*EXERCISE PROMPT*:
Each record below must be returned exactly, with no line left out.

*Dataset entries*:
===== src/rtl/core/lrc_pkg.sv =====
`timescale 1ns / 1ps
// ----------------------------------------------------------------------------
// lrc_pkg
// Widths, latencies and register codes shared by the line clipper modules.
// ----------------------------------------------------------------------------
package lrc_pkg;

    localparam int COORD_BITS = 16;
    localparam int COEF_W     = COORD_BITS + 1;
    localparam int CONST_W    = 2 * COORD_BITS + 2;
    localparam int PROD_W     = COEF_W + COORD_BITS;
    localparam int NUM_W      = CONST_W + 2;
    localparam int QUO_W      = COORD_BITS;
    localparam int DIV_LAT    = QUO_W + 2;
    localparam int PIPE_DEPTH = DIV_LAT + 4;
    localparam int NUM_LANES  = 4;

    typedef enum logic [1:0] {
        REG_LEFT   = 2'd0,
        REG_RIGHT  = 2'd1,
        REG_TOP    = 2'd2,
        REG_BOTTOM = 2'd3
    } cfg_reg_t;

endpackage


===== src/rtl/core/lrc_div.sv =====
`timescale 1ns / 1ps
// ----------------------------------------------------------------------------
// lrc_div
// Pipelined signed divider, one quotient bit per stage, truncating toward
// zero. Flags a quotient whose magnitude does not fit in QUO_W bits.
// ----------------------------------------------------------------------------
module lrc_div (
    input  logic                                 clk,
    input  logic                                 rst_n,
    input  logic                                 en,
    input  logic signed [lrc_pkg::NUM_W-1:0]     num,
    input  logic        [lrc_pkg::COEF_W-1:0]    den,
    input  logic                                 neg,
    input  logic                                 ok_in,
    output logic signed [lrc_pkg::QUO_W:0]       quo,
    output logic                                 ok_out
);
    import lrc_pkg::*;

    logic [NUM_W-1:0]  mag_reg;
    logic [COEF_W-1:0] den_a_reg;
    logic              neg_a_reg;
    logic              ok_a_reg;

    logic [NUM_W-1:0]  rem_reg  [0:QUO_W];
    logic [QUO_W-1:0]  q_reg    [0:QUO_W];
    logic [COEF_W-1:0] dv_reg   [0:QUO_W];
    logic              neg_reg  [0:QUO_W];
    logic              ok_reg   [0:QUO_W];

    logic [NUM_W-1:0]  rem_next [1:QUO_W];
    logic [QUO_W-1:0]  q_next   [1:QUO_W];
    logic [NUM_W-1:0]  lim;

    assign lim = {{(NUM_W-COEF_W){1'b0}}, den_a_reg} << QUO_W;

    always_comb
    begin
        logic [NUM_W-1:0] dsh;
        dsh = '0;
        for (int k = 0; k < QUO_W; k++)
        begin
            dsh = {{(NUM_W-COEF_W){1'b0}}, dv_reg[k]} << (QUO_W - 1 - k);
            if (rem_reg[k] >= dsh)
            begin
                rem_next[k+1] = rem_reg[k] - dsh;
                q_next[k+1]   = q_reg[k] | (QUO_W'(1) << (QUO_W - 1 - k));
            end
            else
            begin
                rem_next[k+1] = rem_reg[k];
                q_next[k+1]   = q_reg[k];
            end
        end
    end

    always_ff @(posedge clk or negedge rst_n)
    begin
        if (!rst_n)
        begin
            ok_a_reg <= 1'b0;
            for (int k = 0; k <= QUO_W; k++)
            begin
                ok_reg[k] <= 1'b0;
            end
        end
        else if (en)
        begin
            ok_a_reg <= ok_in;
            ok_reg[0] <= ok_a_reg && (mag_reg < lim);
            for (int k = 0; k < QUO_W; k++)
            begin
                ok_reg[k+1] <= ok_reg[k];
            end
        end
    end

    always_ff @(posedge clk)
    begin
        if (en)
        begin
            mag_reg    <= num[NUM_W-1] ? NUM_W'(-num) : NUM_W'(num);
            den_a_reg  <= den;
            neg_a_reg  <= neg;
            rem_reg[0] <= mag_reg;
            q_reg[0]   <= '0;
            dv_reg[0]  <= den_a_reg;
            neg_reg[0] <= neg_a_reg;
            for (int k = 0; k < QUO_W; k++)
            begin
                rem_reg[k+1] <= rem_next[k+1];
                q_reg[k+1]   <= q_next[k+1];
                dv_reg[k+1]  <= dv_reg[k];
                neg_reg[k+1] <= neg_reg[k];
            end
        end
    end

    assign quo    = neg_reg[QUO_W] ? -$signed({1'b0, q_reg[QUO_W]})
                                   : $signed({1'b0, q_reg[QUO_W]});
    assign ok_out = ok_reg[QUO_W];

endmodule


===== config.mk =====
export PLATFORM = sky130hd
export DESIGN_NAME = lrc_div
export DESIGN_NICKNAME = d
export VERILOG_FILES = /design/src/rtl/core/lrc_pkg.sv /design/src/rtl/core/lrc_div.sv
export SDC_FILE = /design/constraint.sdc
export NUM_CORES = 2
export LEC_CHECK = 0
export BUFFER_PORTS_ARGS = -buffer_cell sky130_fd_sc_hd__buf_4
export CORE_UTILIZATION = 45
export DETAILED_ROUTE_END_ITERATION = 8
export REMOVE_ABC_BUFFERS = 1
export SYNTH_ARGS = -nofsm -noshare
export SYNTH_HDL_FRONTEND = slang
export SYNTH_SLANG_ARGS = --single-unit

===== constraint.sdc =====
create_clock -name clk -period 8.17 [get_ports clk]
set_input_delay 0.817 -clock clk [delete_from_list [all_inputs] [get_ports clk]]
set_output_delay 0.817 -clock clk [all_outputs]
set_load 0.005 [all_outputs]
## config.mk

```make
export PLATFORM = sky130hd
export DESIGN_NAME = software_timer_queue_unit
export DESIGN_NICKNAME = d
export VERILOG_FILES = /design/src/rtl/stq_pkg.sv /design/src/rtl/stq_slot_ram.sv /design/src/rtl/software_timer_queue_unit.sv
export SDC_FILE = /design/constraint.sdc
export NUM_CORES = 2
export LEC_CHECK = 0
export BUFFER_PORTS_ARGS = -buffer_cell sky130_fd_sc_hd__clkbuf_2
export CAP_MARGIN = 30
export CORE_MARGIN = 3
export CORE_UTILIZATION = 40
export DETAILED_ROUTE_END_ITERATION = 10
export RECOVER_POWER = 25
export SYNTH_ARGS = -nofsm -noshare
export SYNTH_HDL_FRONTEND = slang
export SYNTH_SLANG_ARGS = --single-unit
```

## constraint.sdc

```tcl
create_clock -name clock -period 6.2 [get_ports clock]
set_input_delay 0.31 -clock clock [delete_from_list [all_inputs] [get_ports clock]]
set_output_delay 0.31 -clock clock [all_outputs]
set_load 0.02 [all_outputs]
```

*FINISHED EXERCISE*:
===== src/rtl/core/lrc_pkg.sv =====
`timescale 1ns / 1ps
// ----------------------------------------------------------------------------
// lrc_pkg
// Widths, latencies and register codes shared by the line clipper modules.
// ----------------------------------------------------------------------------
package lrc_pkg;

    localparam int COORD_BITS = 16;
    localparam int COEF_W     = COORD_BITS + 1;
    localparam int CONST_W    = 2 * COORD_BITS + 2;
    localparam int PROD_W     = COEF_W + COORD_BITS;
    localparam int NUM_W      = CONST_W + 2;
    localparam int QUO_W      = COORD_BITS;
    localparam int DIV_LAT    = QUO_W + 2;
    localparam int PIPE_DEPTH = DIV_LAT + 4;
    localparam int NUM_LANES  = 4;

    typedef enum logic [1:0] {
        REG_LEFT   = 2'd0,
        REG_RIGHT  = 2'd1,
        REG_TOP    = 2'd2,
        REG_BOTTOM = 2'd3
    } cfg_reg_t;

endpackage


===== src/rtl/core/lrc_div.sv =====
`timescale 1ns / 1ps
// ----------------------------------------------------------------------------
// lrc_div
// Pipelined signed divider, one quotient bit per stage, truncating toward
// zero. Flags a quotient whose magnitude does not fit in QUO_W bits.
// ----------------------------------------------------------------------------
module lrc_div (
    input  logic                                 clk,
    input  logic                                 rst_n,
    input  logic                                 en,
    input  logic signed [lrc_pkg::NUM_W-1:0]     num,
    input  logic        [lrc_pkg::COEF_W-1:0]    den,
    input  logic                                 neg,
    input  logic                                 ok_in,
    output logic signed [lrc_pkg::QUO_W:0]       quo,
    output logic                                 ok_out
);
    import lrc_pkg::*;

    logic [NUM_W-1:0]  mag_reg;
    logic [COEF_W-1:0] den_a_reg;
    logic              neg_a_reg;
    logic              ok_a_reg;

    logic [NUM_W-1:0]  rem_reg  [0:QUO_W];
    logic [QUO_W-1:0]  q_reg    [0:QUO_W];
    logic [COEF_W-1:0] dv_reg   [0:QUO_W];
    logic              neg_reg  [0:QUO_W];
    logic              ok_reg   [0:QUO_W];

    logic [NUM_W-1:0]  rem_next [1:QUO_W];
    logic [QUO_W-1:0]  q_next   [1:QUO_W];
    logic [NUM_W-1:0]  lim;

    assign lim = {{(NUM_W-COEF_W){1'b0}}, den_a_reg} << QUO_W;

    always_comb
    begin
        logic [NUM_W-1:0] dsh;
        dsh = '0;
        for (int k = 0; k < QUO_W; k++)
        begin
            dsh = {{(NUM_W-COEF_W){1'b0}}, dv_reg[k]} << (QUO_W - 1 - k);
            if (rem_reg[k] >= dsh)
            begin
                rem_next[k+1] = rem_reg[k] - dsh;
                q_next[k+1]   = q_reg[k] | (QUO_W'(1) << (QUO_W - 1 - k));
            end
            else
            begin
                rem_next[k+1] = rem_reg[k];
                q_next[k+1]   = q_reg[k];
            end
        end
    end

    always_ff @(posedge clk or negedge rst_n)
    begin
        if (!rst_n)
        begin
            ok_a_reg <= 1'b0;
            for (int k = 0; k <= QUO_W; k++)
            begin
                ok_reg[k] <= 1'b0;
            end
        end
        else if (en)
        begin
            ok_a_reg <= ok_in;
            ok_reg[0] <= ok_a_reg && (mag_reg < lim);
            for (int k = 0; k < QUO_W; k++)
            begin
                ok_reg[k+1] <= ok_reg[k];
            end
        end
    end

    always_ff @(posedge clk)
    begin
        if (en)
        begin
            mag_reg    <= num[NUM_W-1] ? NUM_W'(-num) : NUM_W'(num);
            den_a_reg  <= den;
            neg_a_reg  <= neg;
            rem_reg[0] <= mag_reg;
            q_reg[0]   <= '0;
            dv_reg[0]  <= den_a_reg;
            neg_reg[0] <= neg_a_reg;
            for (int k = 0; k < QUO_W; k++)
            begin
                rem_reg[k+1] <= rem_next[k+1];
                q_reg[k+1]   <= q_next[k+1];
                dv_reg[k+1]  <= dv_reg[k];
                neg_reg[k+1] <= neg_reg[k];
            end
        end
    end

    assign quo    = neg_reg[QUO_W] ? -$signed({1'b0, q_reg[QUO_W]})
                                   : $signed({1'b0, q_reg[QUO_W]});
    assign ok_out = ok_reg[QUO_W];

endmodule


===== config.mk =====
export PLATFORM = sky130hd
export DESIGN_NAME = lrc_div
export DESIGN_NICKNAME = d
export VERILOG_FILES = /design/src/rtl/core/lrc_pkg.sv /design/src/rtl/core/lrc_div.sv
export SDC_FILE = /design/constraint.sdc
export NUM_CORES = 2
export LEC_CHECK = 0
export BUFFER_PORTS_ARGS = -buffer_cell sky130_fd_sc_hd__buf_4
export CORE_UTILIZATION = 45
export DETAILED_ROUTE_END_ITERATION = 8
export REMOVE_ABC_BUFFERS = 1
export SYNTH_ARGS = -nofsm -noshare
export SYNTH_HDL_FRONTEND = slang
export SYNTH_SLANG_ARGS = --single-unit

===== constraint.sdc =====
create_clock -name clk -period 8.17 [get_ports clk]
set_input_delay 0.817 -clock clk [delete_from_list [all_inputs] [get_ports clk]]
set_output_delay 0.817 -clock clk [all_outputs]
set_load 0.005 [all_outputs]
## config.mk

```make
export PLATFORM = sky130hd
export DESIGN_NAME = software_timer_queue_unit
export DESIGN_NICKNAME = d
export VERILOG_FILES = /design/src/rtl/stq_pkg.sv /design/src/rtl/stq_slot_ram.sv /design/src/rtl/software_timer_queue_unit.sv
export SDC_FILE = /design/constraint.sdc
export NUM_CORES = 2
export LEC_CHECK = 0
export BUFFER_PORTS_ARGS = -buffer_cell sky130_fd_sc_hd__clkbuf_2
export CAP_MARGIN = 30
export CORE_MARGIN = 3
export CORE_UTILIZATION = 40
export DETAILED_ROUTE_END_ITERATION = 10
export RECOVER_POWER = 25
export SYNTH_ARGS = -nofsm -noshare
export SYNTH_HDL_FRONTEND = slang
export SYNTH_SLANG_ARGS = --single-unit
```

## constraint.sdc

```tcl
create_clock -name clock -period 6.2 [get_ports clock]
set_input_delay 0.31 -clock clock [delete_from_list [all_inputs] [get_ports clock]]
set_output_delay 0.31 -clock clock [all_outputs]
set_load 0.02 [all_outputs]
```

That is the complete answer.